MEMORANDUM OF DECISION
The petitioner has filed a habeas corpus petition alleging unlawful confinement by reason of ineffective assistance of counsel by the petitioner's trial attorney. The petitioner was arrested on August 28, 1996 and charged by short form information with violations of General Statutes § 21a-278 (a), Sale of Illegal Drugs and General Statutes § 21a-277 (c), Operation of a Drug Factory. On June 4, 1997 the State of Connecticut, as the prosecuting authority, filed a long form substitute information charging the petitioner with the following crimes: Possession of a Narcotic Substance with the Intent to Sell, General Statutes § 21-278 (a); Conspiracy to Possess a Narcotic Substance with Intent to Sell, General Statutes § 53a-48 (a) and CT Page 16185 General Statutes § 21a-278 (a); Possession of a Narcotic Substance with Intent to Sell, General Statutes § 21a-277 (a); Conspiracy to Possess a Narcotic Substance, with Intent to Sell, General Statutes § 53a-48 (a) and § 21a-277 (a); and Possession of Drug Paraphernalia, General Statutes § 21a-267a.

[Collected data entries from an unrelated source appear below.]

$ cat src/inc/afr_map.vh
`ifndef AFR_MAP_VH
`define AFR_MAP_VH

// register byte offsets
`define AFR_OFS_REMAP        6'h00
`define AFR_OFS_FILT_AB      6'h18
`define AFR_OFS_FILT_CD      6'h1c
`define AFR_OFS_FILT_SET     6'h20
`define AFR_OFS_DIG_AB       6'h24
`define AFR_OFS_DIG_CD       6'h28

// remap control fields
`define AFR_SPI_A_IDLE_BIT   11
`define AFR_SPI_B_IDLE_BIT   10
`define AFR_INJ_ROUTE_BIT    9
`define AFR_REG_ROUTE_BIT    8
`define AFR_INJ_SEL_HI       7
`define AFR_INJ_SEL_LO       4
`define AFR_REG_SEL_HI       3
`define AFR_REG_SEL_LO       0
`define AFR_REMAP_MASK       32'h00000fff

// writable masks of the mixed registers
`define AFR_CD_MASK          32'hf001e000
`define AFR_FILT_SET_MASK    32'h0000001f

// reset value of every register
`define AFR_RESET_VALUE      32'h00000000

`endif

$ cat src/rtl/afr_trig_mux.v
`timescale 1ns/1ps
// trigger source selection for the converter, registered
module afr_trig_mux (
    // clock and reset
    input  wire        clk,
    input  wire        rst,
    // configuration
    input  wire        route_timer,
    input  wire [3:0]  line_select,
    // sources, already synchronised
    input  wire [15:0] ext_lines,
    input  wire        timer_src,
    // result
    output reg         trig_q
);
    always @(posedge clk or posedge rst) begin
        if (rst) begin
            trig_q <= 1'b0;
        end else if (route_timer) begin
            trig_q <= timer_src;
        end else begin
            trig_q <= ext_lines[line_select];
        end
    end
endmodule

On June 4, 1997 the petitioner entered pleas of not guilty to all of the above-listed criminal offenses. A jury trial was commenced on July 1, 1997. On July 15, 1997, the petitioner was found guilty of Possession of a Narcotic Substance with Intent to Sell, General Statutes § 21a-278 (a); Conspiracy to Possess a Narcotic Substance with the Intent to Sell, General Statutes § 53a-48 (a) and § 21a-278 (a); and Possession of Drug Paraphernalia, General Statutes § 21a-267 (a).

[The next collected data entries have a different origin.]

`config.mk`:
```
export PLATFORM = sky130hd
export DESIGN_NAME = dcsr_regs
export DESIGN_NICKNAME = d
export VERILOG_FILES = /design/src/dcsr_regs.v
export VERILOG_INCLUDE_DIRS = /design/src
export SDC_FILE = /design/constraint.sdc
export NUM_CORES = 1
export LEC_CHECK = 0
export BUFFER_PORTS_ARGS = -buffer_cell sky130_fd_sc_hd__buf_2
export CORE_ASPECT_RATIO = 1.1
export CORE_MARGIN = 3
export CORE_UTILIZATION = 54
export CTS_BUF_LIST = sky130_fd_sc_hd__clkbuf_2 sky130_fd_sc_hd__clkbuf_4 sky130_fd_sc_hd__clkbuf_8
export DETAILED_ROUTE_END_ITERATION = 10
export PLACE_DENSITY = 0.73
export REMOVE_ABC_BUFFERS = 1
export SYNTH_ARGS = -nofsm -noshare
export SYNTH_HDL_FRONTEND = slang
export SYNTH_SLANG_ARGS = --single-unit
export TNS_END_PERCENT = 30
```
`constraint.sdc`:
```
create_clock -name sys_clk -period 3.1 [get_ports sys_clk]
set_clock_uncertainty 0.05 [all_clocks]
set_input_delay 0.62 -clock sys_clk [delete_from_list [all_inputs] [get_ports sys_clk]]
set_output_delay 0.62 -clock sys_clk [all_outputs]
set_load 0.01 [all_outputs]
```
`src/dcsr_map.vh`:
```
// Register offsets, field positions, reset values and timing for the bank
`ifndef DCSR_MAP_VH
`define DCSR_MAP_VH
`define DCSR_A_SLAVE      5'h01
`define DCSR_A_FRONT      5'h02
`define DCSR_A_GPIO_LVL   5'h03
`define DCSR_A_GPIO_DIR   5'h04
`define DCSR_A_ENABLES    5'h05
`define DCSR_A_POLARITY   5'h06
`define DCSR_A_DTEST      5'h07
`define DCSR_A_PSEQ       5'h08
`define DCSR_A_PDIV       5'h09
`define DCSR_A_CPVCO      5'h0A
`define DCSR_A_NDIV       5'h0B
`define DCSR_A_NSEQ       5'h0C
`define DCSR_A_LOCK       5'h0D
`define DCSR_A_CLKF       5'h0E
`define DCSR_A_POWER      5'h0F
`define DCSR_A_CMON       5'h10
`define DCSR_A_IRQ_STAT   5'h11
`define DCSR_A_LS_FIRST   5'h12
`define DCSR_A_IMPED      5'h17
`define DCSR_A_LS_POLLMAX 5'h18
`define DCSR_A_POLLCTL    5'h19
`define DCSR_A_RANGE      5'h1A
`define DCSR_A_LVOLT      5'h1B
`define DCSR_A_LCURR      5'h1C
`define DCSR_A_LSREV      5'h1D
`define DCSR_A_FAULT      5'h1E
`define DCSR_A_POLLVAL    5'h1F
`define DCSR_A_IRQ_MASK   5'h00
// Reset values
`define DCSR_RST_SLAVE    8'h00
`define DCSR_RST_FRONT    8'h00
`define DCSR_RST_GPIO     8'hF0
`define DCSR_RST_DIR      8'hF0
`define DCSR_RST_ENABLES  8'h0B
`define DCSR_RST_PSEQ     8'hDA
`define DCSR_RST_PDIV     8'hEF
`define DCSR_RST_CPVCO    8'h31
`define DCSR_RST_NDIV     8'h2A
`define DCSR_RST_NSEQ     8'h06
`define DCSR_RST_LOCK     8'h42
`define DCSR_RST_POWER    8'h2C
`define DCSR_RST_ZERO     8'h00
`define DCSR_RST_PATH     8'h01
`define DCSR_RST_LOOP     8'h01
// Writable masks of mixed host-side registers
`define DCSR_WM_GPIO_LVL  8'hF0
`define DCSR_WM_GPIO_DIR  8'hF0
`define DCSR_WM_LOCK      8'h3F
`define DCSR_WM_CLKF      8'hBF
// Poll control fields
`define DCSR_POLL_BIT     7
`define DCSR_MATCH_BIT    6
`define DCSR_IDX_HI       3
// Interrupt status bits
`define DCSR_IRQ_POLL     0
`define DCSR_IRQ_MISM     1
`define DCSR_IRQ_FAULT    2
// Line-side write spacing
`define DCSR_LS_GAP_US    300
`define DCSR_CLK_MHZ      20
`define DCSR_LS_GAP_CYC   (`DCSR_LS_GAP_US * `DCSR_CLK_MHZ)
`endif

```
`src/dcsr_regs.v`:
```
// Control and status register bank of the two-part line interface
//
// Behaviour
// - Read-only bits never change on host writes, except the match flag (cleared by a poll start) and CLKF bit 6 (follows POWER).
// - Read/write, write-only and read-only access classes.
// - Line-side registers forwarded across isolation link.
// - Multi-bit fields ordered msb first.
// - Poll fetches indexed line register, flags match.
`timescale 1ns/1ps
`include "dcsr_map.vh"

module dcsr_regs #(
  parameter [15:0] LS_GAP_CYC = `DCSR_LS_GAP_CYC,
  parameter [3:0]  HS_REV     = 4'h1,   // Arbitrary value
  parameter [3:0]  LS_REV     = 4'h2    // Arbitrary value
) (
  // Clock and reset
  input  wire       sys_clk,
  input  wire       sys_rst,
  input  wire       clk_en,
  // Register port
  input  wire [4:0] reg_addr,
  input  wire [7:0] reg_wdata,
  input  wire       reg_wr,
  input  wire       reg_rd,
  output reg  [7:0] reg_rdata,
  // Host-side status inputs from pins
  input  wire [3:0] gpio_in,
  input  wire [3:0] line_status_in,
  input  wire       pll_lock_in,
  input  wire       barrier_sync_in,
  // Line-side link: forward of writes and fetches
  output reg        ls_wr_stb,
  output reg        ls_rd_stb,
  output reg  [4:0] ls_addr,
  output reg  [7:0] ls_wdata,
  input  wire [7:0] ls_rdata,
  input  wire       ls_rdata_vld,
  input  wire [7:0] ls_range_in,
  input  wire [6:0] ls_volt_in,
  input  wire [6:0] ls_curr_in,
  input  wire [4:0] ls_fault_in,
  // Status
  output reg        ls_busy,
  output reg        irq
);

  // ----------------------------------------------------------------
  // Input synchronisers
  // ----------------------------------------------------------------
  reg  [9:0] sync1_r;
  reg  [9:0] sync2_r;
  wire [3:0] gpio_s    = sync2_r[3:0];
  wire [3:0] lstat_s   = sync2_r[7:4];
  wire       lock_s    = sync2_r[8];
  wire       bsync_s   = sync2_r[9];

  always @(posedge sys_clk) begin
    if (sys_rst) begin
      sync1_r <= 10'h000;
      sync2_r <= 10'h000;
    end else if (clk_en) begin
      sync1_r <= {barrier_sync_in, pll_lock_in, line_status_in, gpio_in};
      sync2_r <= sync1_r;
    end
  end

  // ----------------------------------------------------------------
  // Decode helpers
  // ----------------------------------------------------------------
  function is_line_side;
    input [4:0] a;
    begin
      is_line_side = (a >= `DCSR_A_LS_FIRST);
    end
  endfunction

  // Line-side registers a host write is forwarded to
  function is_ls_writable;
    input [4:0] a;
    begin
      is_ls_writable = (a >= `DCSR_A_LS_FIRST) && (a <= `DCSR_A_POLLCTL);
    end
  endfunction

  // Merge a write into a register leaving read-only bits untouched
  function [7:0] merge_wr;
    input [7:0] old_v;
    input [7:0] new_v;
    input [7:0] wmask;
    begin
      merge_wr = (new_v & wmask) | (old_v & ~wmask);
    end
  endfunction

  wire wr_ok = clk_en && reg_wr;
  wire rd_ok = clk_en && reg_rd;

  // ----------------------------------------------------------------
  // Host-side read/write registers
  // ----------------------------------------------------------------
  reg [7:0] slave_r, front_r, gpio_lvl_r, gpio_dir_r, ena_r, pol_r;
  reg [7:0] dtest_r, pseq_r, pdiv_r, cpvco_r, ndiv_r, nseq_r;
  reg [7:0] lock_r, clkf_r, power_r, cmon_r;
  reg [2:0] irq_mask_r;
  reg [2:0] irq_stat_r;

  always @(posedge sys_clk) begin
    if (sys_rst) begin
      slave_r    <= `DCSR_RST_SLAVE;
      front_r    <= `DCSR_RST_FRONT;
      gpio_lvl_r <= `DCSR_RST_GPIO;
      gpio_dir_r <= `DCSR_RST_DIR;
      ena_r      <= `DCSR_RST_ENABLES;
      pol_r      <= `DCSR_RST_ZERO;
      dtest_r    <= `DCSR_RST_ZERO;
      pseq_r     <= `DCSR_RST_PSEQ;
      pdiv_r     <= `DCSR_RST_PDIV;
      cpvco_r    <= `DCSR_RST_CPVCO;
      ndiv_r     <= `DCSR_RST_NDIV;
      nseq_r     <= `DCSR_RST_NSEQ;
      lock_r     <= `DCSR_RST_LOCK;
      clkf_r     <= `DCSR_RST_ZERO;
      power_r    <= `DCSR_RST_POWER;
      cmon_r     <= `DCSR_RST_ZERO;
      irq_mask_r <= 3'h0;
    end else if (wr_ok) begin
      case (reg_addr)
        `DCSR_A_SLAVE:    slave_r    <= reg_wdata;
        `DCSR_A_FRONT:    front_r    <= reg_wdata;
        `DCSR_A_GPIO_LVL: gpio_lvl_r <= merge_wr(gpio_lvl_r, reg_wdata,
                                        `DCSR_WM_GPIO_LVL);
        `DCSR_A_GPIO_DIR: gpio_dir_r <= merge_wr(gpio_dir_r, reg_wdata,
                                        `DCSR_WM_GPIO_DIR);
        `DCSR_A_ENABLES:  ena_r      <= reg_wdata;
        `DCSR_A_POLARITY: pol_r      <= reg_wdata;
        `DCSR_A_DTEST:    dtest_r    <= reg_wdata;
        `DCSR_A_PSEQ:     pseq_r     <= reg_wdata;
        `DCSR_A_PDIV:     pdiv_r     <= reg_wdata;
        `DCSR_A_CPVCO:    cpvco_r    <= reg_wdata;
        `DCSR_A_NDIV:     ndiv_r     <= reg_wdata;
        `DCSR_A_NSEQ:     nseq_r     <= reg_wdata;
        `DCSR_A_LOCK:     lock_r     <= merge_wr(lock_r, reg_wdata,
                                        `DCSR_WM_LOCK);
        `DCSR_A_CLKF:     clkf_r     <= merge_wr(clkf_r, reg_wdata,
                                        `DCSR_WM_CLKF);
        `DCSR_A_POWER:    power_r    <= reg_wdata;
        `DCSR_A_CMON:     cmon_r     <= reg_wdata;
        `DCSR_A_IRQ_MASK: irq_mask_r <= reg_wdata[2:0];
        default: ;
      endcase
    end
  end

  // ----------------------------------------------------------------
  // Host-side copies of the line-side registers
  // ----------------------------------------------------------------
  // Write-only values are kept here so the poll can compare against them
  reg [7:0] ls_copy_r [0:7];
  genvar gi;
  generate
    for (gi = 0; gi < 8; gi = gi + 1) begin : g_copy
      localparam [4:0] A = `DCSR_A_LS_FIRST + gi;
      always @(posedge sys_clk) begin
        if (sys_rst)
          ls_copy_r[gi] <= (A == 5'h16 || A == 5'h18) ? `DCSR_RST_PATH
                                                      : `DCSR_RST_ZERO;
        else if (wr_ok && reg_addr == A && !ls_busy)
          ls_copy_r[gi] <= reg_wdata;
      end
    end
  endgenerate

  // ----------------------------------------------------------------
  // Line-side forwarding and write pacing
  // ----------------------------------------------------------------
  // Writes arriving while the link is paced out are dropped, protecting
  // the line side from a host that ignores the spacing
  reg [15:0] gap_cnt_r;
  reg        poll_pend_r;
  reg        poll_wait_r;
  reg [3:0]  poll_idx_r;
  reg        match_r;
  reg [7:0]  pollval_r;

  wire ls_wr_go = wr_ok && is_ls_writable(reg_addr) && !ls_busy;
  wire poll_go  = ls_wr_go && reg_addr == `DCSR_A_POLLCTL &&
                  reg_wdata[`DCSR_POLL_BIT];
  wire [3:0] idx_w = reg_wdata[`DCSR_IDX_HI:0];
  wire [2:0] cmp_i = poll_idx_r[2:0];
  wire ev_match    = poll_wait_r && ls_rdata_vld &&
                     ls_rdata == ls_copy_r[cmp_i];
  wire ev_mism     = poll_wait_r && ls_rdata_vld && !ev_match;

  always @(posedge sys_clk) begin
    if (sys_rst) begin
      gap_cnt_r   <= 16'h0000;
      ls_busy     <= 1'b0;
      ls_wr_stb   <= 1'b0;
      ls_rd_stb   <= 1'b0;
      ls_addr     <= 5'h00;
      ls_wdata    <= 8'h00;
      poll_pend_r <= 1'b0;
      poll_wait_r <= 1'b0;
      poll_idx_r  <= 4'h0;
      match_r     <= 1'b0;
      pollval_r   <= 8'h00;
    end else if (clk_en) begin
      ls_wr_stb <= 1'b0;
      ls_rd_stb <= 1'b0;
      if (ls_wr_go) begin
        ls_wr_stb <= 1'b1;
        ls_addr   <= reg_addr;
        ls_wdata  <= reg_wdata;
        gap_cnt_r <= LS_GAP_CYC - 16'h0001;
        ls_busy   <= 1'b1;
      end else if (gap_cnt_r != 16'h0000) begin
        gap_cnt_r <= gap_cnt_r - 16'h0001;
      end else begin
        ls_busy <= 1'b0;
      end
      if (poll_go) begin
        poll_pend_r <= 1'b1;
        poll_idx_r  <= idx_w;
        match_r     <= 1'b0;
      end else if (poll_pend_r) begin
        poll_pend_r <= 1'b0;
        poll_wait_r <= 1'b1;
        ls_rd_stb   <= 1'b1;
        ls_addr     <= `DCSR_A_LS_FIRST + {1'b0, poll_idx_r};
      end else if (poll_wait_r && ls_rdata_vld) begin
        poll_wait_r <= 1'b0;
        pollval_r   <= ls_rdata;
        match_r     <= ev_match;
      end
    end
  end

  // ----------------------------------------------------------------
  // Interrupt status, write one to clear, set wins
  // ----------------------------------------------------------------
  reg        fault_any_r;
  wire       fault_now = |ls_fault_in;
  wire [2:0] ev_w = {fault_now & ~fault_any_r, ev_mism, ev_match};

  always @(posedge sys_clk) begin
    if (sys_rst) begin
      irq_stat_r  <= 3'h0;
      fault_any_r <= 1'b0;
      irq         <= 1'b0;
    end else if (clk_en) begin
      fault_any_r <= fault_now;
      irq_stat_r  <= (irq_stat_r &
                      ~((wr_ok && reg_addr == `DCSR_A_IRQ_STAT) ?
                        reg_wdata[2:0] : 3'h0)) | ev_w;
      irq         <= |(irq_stat_r & irq_mask_r);
    end
  end

  // ----------------------------------------------------------------
  // Read path, data one cycle after the strobe
  // ----------------------------------------------------------------
  reg [7:0] rd_v;
  always @* begin
    rd_v = 8'h00;
    case (reg_addr)
      `DCSR_A_SLAVE:    rd_v = slave_r;
      `DCSR_A_FRONT:    rd_v = front_r;
      `DCSR_A_GPIO_LVL: rd_v = {gpio_s, lstat_s};
      `DCSR_A_GPIO_DIR: rd_v = {gpio_dir_r[7:4], HS_REV};
      `DCSR_A_ENABLES:  rd_v = ena_r;
      `DCSR_A_POLARITY: rd_v = pol_r;
      `DCSR_A_DTEST:    rd_v = dtest_r;
      `DCSR_A_PSEQ:     rd_v = pseq_r;
      `DCSR_A_PDIV:     rd_v = pdiv_r;
      `DCSR_A_CPVCO:    rd_v = cpvco_r;
      `DCSR_A_NDIV:     rd_v = ndiv_r;
      `DCSR_A_NSEQ:     rd_v = nseq_r;
      `DCSR_A_LOCK:     rd_v = {lock_s, bsync_s, lock_r[5:0]};
      `DCSR_A_CLKF:     rd_v = {clkf_r[7], power_r[6], clkf_r[5:0]};
      `DCSR_A_POWER:    rd_v = power_r;
      `DCSR_A_CMON:     rd_v = cmon_r;
      `DCSR_A_IRQ_STAT: rd_v = {5'h00, irq_stat_r};
      `DCSR_A_IRQ_MASK: rd_v = {5'h00, irq_mask_r};
      // Read/write line-side registers answer from the host-side copy
      `DCSR_A_IMPED:      rd_v = ls_copy_r[5];
      `DCSR_A_LS_POLLMAX: rd_v = ls_copy_r[6];
      `DCSR_A_POLLCTL:  rd_v = {1'b0, match_r, ls_copy_r[7][5:0]};
      `DCSR_A_RANGE:    rd_v = ls_range_in;
      `DCSR_A_LVOLT:    rd_v = {ls_volt_in, 1'b0};
      `DCSR_A_LCURR:    rd_v = {ls_curr_in, 1'b0};
      `DCSR_A_LSREV:    rd_v = {LS_REV, 4'h0};
      `DCSR_A_FAULT:    rd_v = {ls_fault_in, 3'h0};
      `DCSR_A_POLLVAL:  rd_v = pollval_r;
      default:          rd_v = 8'h00; // Write-only and unmapped read zero
    endcase
  end

  always @(posedge sys_clk) begin
    if (sys_rst)
      reg_rdata <= 8'h00;
    else if (rd_ok)
      reg_rdata <= rd_v;
  end

endmodule // dcsr_regs

```
==> results_dict.tcl <==
set metrics [dict create \
    final_slew_viol_count 0 \
    period_needed_ps 2710 \
    worstMarginPinSlew_ps 822 \
    required_ps 3490 \
    area.growth.synth_to_final_pct 15.1 \
    power_density_over_cell_area_nw_per_um2 562 \
    met1_usage 0.466 \
    die_w_um 149 \
    drt_drc_violations_left 0 \
    nNetsFinal 1477 \
    worstPathArrival_ps 3100 \
    dominantRegCellSynth "dfxtp_1" \
    core.rowCount 57 \
    post_cts_resize_count 0 \
    synth_seq_area_share 0.485 \
    cts_root_buffer "clkbuf_8" \
    io_pins 89 \
    synth_area_um2 12200 \
    ir_drop_uv 521 \
    post-route-period-util 0.875 \
    cts_inserted_buffers 42 \
    status "finished, final reports clean" \
    hold_violations 0 \
    max_stage_delay_ps 680 \
    power.static_leakage_nw 5.62 \
    timing.critical_path.max_delay_family "compound AO/OA/AOI/OAI gates" \
    place.port_buffers 88 \
    die-height_um 164 \
    crit_path_max_fanout 9 \
    synthesis.instances 1309 \
    antenna_violations_before_repair 0 \
    max_clock_freq_mhz 369 \
    synth-edff-count 64 \
    synth_top_area_cell "dfxtp_1" \
    pin_count_of_the_biggest_net_entering_global_routing 159 \
    post_route_cells_drive_above_1_share 0.181 \
    cell_variety_after_synth 70 \
    synth.top_cells.by_area "dfxtp_1 33%, edfxtp_1 16%, mux2i_1 9.8%" \
    vias 10500 \
    crit_path_cell_trace "buf_4 -> and2b_1 -> a22oi_1 -> a21o_1 -> a211o_1 -> or4_1 -> a32o_1" \
    finalPower_mw 7.89 \
    detailedRoute.firstPassIterationCount 6 \
    post-synth-top-area-fraction 0.327 \
    gp_routability_congestion 0.997 \
    max-clock-path-buffers 3 \
    clock_insertion_delay_worst_skew_ps 540 \
    timing_worst_setup_path_type "reg -> reg" \
    cts-hold-fix-buffers 0 \
    max_cap_violations 0 \
    gr-usage-met2 0.518 \
    timing.slew.headroom 0.452 \
    top_usage_layer "met2" \
    placeableCoreArea_um2 22100 \
    synthesis.area_per_instance_um2 9.31 \
    cts_sinks 263 \
    synth-seq-cells 263 \
    critical_path.startpoint_type "register" \
    grt_setup_unrepaired "false" \
    path_buf_inv 1 \
    first_pass_grt_wire_length_um 61700 \
    cts.reportedPaths.clkPinSlew_ps 60 \
    ctsHtreeMaxLevel 2 \
    initial_core_util 0.551 \
    gr-usage-met3 0.0613 \
    initialDrtViolationCount 1046 \
    setup_violations 0 \
    routed_wirelength_um 41200 \
    grt_pass1_vias 10000 \
    detailed_place_hpwl_um 28600 \
    worst_path_max_delay_cell "or4_1" \
    fp.dieArea_um2 24400 \
    wire_per_inst_um 23.8 \
    synth-async-reset-ratio 0 \
    grtUsageTotal 0.334 \
    detail_route.vias_per_cell 6.08 \
    yosysWarningCount 0 \
    grt_overflow 0 \
    ant_diodes 0 \
    post-cts-setup-buffers 0 \
    hold_ws_ps 260 \
    antenna_violating_nets_post_route 0 \
    endpoint_kind "register" \
    cts_tree "built" \
    hold_class "in -> reg" \
]
## sequential cells by signal (all words and copies together), names as in the netlist, 7 cells and up, named ones only
| name | count |
|---|---|
| reg_rdata | 8 |
| pol_r | 8 |
| clkf_r | 7 |
| ena_r | 8 |
| dtest_r | 8 |
| pdiv_r | 8 |
| ndiv_r | 8 |
| gap_cnt_r | 16 |
| pollval_r | 8 |
| sync1_r | 10 |
| slave_r | 8 |
| front_r | 8 |
| ls_wdata | 8 |
| nseq_r | 8 |
| cmon_r | 8 |
| sync2_r | 10 |
| pseq_r | 8 |
| power_r | 8 |
| ls_copy_r | 64 |
| cpvco_r | 8 |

On September 12, 1997, the petitioner was sentenced by the court to a total effective sentence of eighteen years incarceration on the various charges for which the petitioner was convicted. The petitioner remains incarcerated in the custody of the Commissioner of Corrections, and is currently held at the MacDougall Correctional Institution in Suffield, Connecticut, having been transferred from the Correctional Center at Cheshire during the pendency of this action.

The petitioner's pro se petition was filed on August 24, 1998. Counsel was appointed for the petitioner and an Amended Petition was filed on November 6, 2000. A hearing on the amended petition was held on November 27, 2001.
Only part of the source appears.